[Work order]: Please write out the final portion of the records below exactly: the line containing "mux2i_1 | 8 | 4.2", every line after it, and nothing else.
Material provided: Begin
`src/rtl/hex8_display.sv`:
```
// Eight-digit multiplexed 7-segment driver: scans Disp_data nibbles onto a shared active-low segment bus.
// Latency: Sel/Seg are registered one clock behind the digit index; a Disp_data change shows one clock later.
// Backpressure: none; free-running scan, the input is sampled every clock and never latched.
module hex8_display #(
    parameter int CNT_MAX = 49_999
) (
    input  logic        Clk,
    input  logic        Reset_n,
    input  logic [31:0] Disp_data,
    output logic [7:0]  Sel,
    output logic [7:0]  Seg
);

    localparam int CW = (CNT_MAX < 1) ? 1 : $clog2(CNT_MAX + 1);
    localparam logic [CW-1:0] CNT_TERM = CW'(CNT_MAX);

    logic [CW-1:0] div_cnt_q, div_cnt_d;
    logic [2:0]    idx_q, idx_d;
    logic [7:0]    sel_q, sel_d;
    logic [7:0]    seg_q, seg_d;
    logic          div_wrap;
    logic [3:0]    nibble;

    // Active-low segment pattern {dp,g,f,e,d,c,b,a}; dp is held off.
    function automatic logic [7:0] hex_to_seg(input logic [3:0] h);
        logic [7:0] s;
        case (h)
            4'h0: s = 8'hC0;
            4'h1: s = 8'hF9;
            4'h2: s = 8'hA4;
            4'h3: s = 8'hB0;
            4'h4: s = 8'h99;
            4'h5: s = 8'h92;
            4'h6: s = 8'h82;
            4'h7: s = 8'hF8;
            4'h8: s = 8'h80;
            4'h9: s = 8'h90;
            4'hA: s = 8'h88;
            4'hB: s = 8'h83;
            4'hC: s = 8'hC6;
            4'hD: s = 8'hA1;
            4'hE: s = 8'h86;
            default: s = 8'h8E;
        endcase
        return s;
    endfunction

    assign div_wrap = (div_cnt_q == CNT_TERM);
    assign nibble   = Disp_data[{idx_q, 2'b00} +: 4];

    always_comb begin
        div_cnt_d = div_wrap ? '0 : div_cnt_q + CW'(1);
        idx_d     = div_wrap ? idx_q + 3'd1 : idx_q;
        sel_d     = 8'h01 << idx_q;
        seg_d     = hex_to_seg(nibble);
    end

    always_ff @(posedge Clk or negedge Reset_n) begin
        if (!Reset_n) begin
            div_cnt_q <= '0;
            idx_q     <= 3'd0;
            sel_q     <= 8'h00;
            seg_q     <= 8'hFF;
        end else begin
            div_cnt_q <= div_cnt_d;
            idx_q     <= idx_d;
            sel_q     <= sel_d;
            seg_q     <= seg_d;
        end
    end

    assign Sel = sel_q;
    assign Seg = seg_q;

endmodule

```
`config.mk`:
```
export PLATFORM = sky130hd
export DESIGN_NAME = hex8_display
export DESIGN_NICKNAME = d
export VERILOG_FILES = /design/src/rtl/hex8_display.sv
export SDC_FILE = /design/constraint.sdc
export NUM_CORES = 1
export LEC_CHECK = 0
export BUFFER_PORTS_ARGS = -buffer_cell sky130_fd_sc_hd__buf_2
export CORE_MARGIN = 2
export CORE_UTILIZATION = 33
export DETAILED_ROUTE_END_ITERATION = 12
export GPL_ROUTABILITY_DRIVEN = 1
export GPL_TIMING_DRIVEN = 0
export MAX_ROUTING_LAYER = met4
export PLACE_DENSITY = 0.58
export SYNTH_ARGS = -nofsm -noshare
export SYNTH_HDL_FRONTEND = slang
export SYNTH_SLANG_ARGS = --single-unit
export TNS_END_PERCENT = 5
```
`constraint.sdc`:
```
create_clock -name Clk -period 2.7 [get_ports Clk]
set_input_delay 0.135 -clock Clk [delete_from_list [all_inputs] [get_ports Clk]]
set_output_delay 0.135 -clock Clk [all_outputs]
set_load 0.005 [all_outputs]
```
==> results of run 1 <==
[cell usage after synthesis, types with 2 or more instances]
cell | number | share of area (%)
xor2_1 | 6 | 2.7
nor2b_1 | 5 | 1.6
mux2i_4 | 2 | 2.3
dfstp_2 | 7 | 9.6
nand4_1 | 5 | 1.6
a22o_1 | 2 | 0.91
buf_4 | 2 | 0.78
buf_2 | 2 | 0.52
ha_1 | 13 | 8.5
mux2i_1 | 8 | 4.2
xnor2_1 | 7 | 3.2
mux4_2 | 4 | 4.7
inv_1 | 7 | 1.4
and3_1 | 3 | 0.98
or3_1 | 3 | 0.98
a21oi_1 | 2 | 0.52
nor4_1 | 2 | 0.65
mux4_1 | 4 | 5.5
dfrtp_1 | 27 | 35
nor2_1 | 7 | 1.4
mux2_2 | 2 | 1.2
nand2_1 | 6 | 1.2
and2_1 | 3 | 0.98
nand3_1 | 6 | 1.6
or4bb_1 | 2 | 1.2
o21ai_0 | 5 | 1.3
Material provided: End
[Written answer]:
mux2i_1 | 8 | 4.2
xnor2_1 | 7 | 3.2
mux4_2 | 4 | 4.7
inv_1 | 7 | 1.4
and3_1 | 3 | 0.98
or3_1 | 3 | 0.98
a21oi_1 | 2 | 0.52
nor4_1 | 2 | 0.65
mux4_1 | 4 | 5.5
dfrtp_1 | 27 | 35
nor2_1 | 7 | 1.4
mux2_2 | 2 | 1.2
nand2_1 | 6 | 1.2
and2_1 | 3 | 0.98
nand3_1 | 6 | 1.6
or4bb_1 | 2 | 1.2
o21ai_0 | 5 | 1.3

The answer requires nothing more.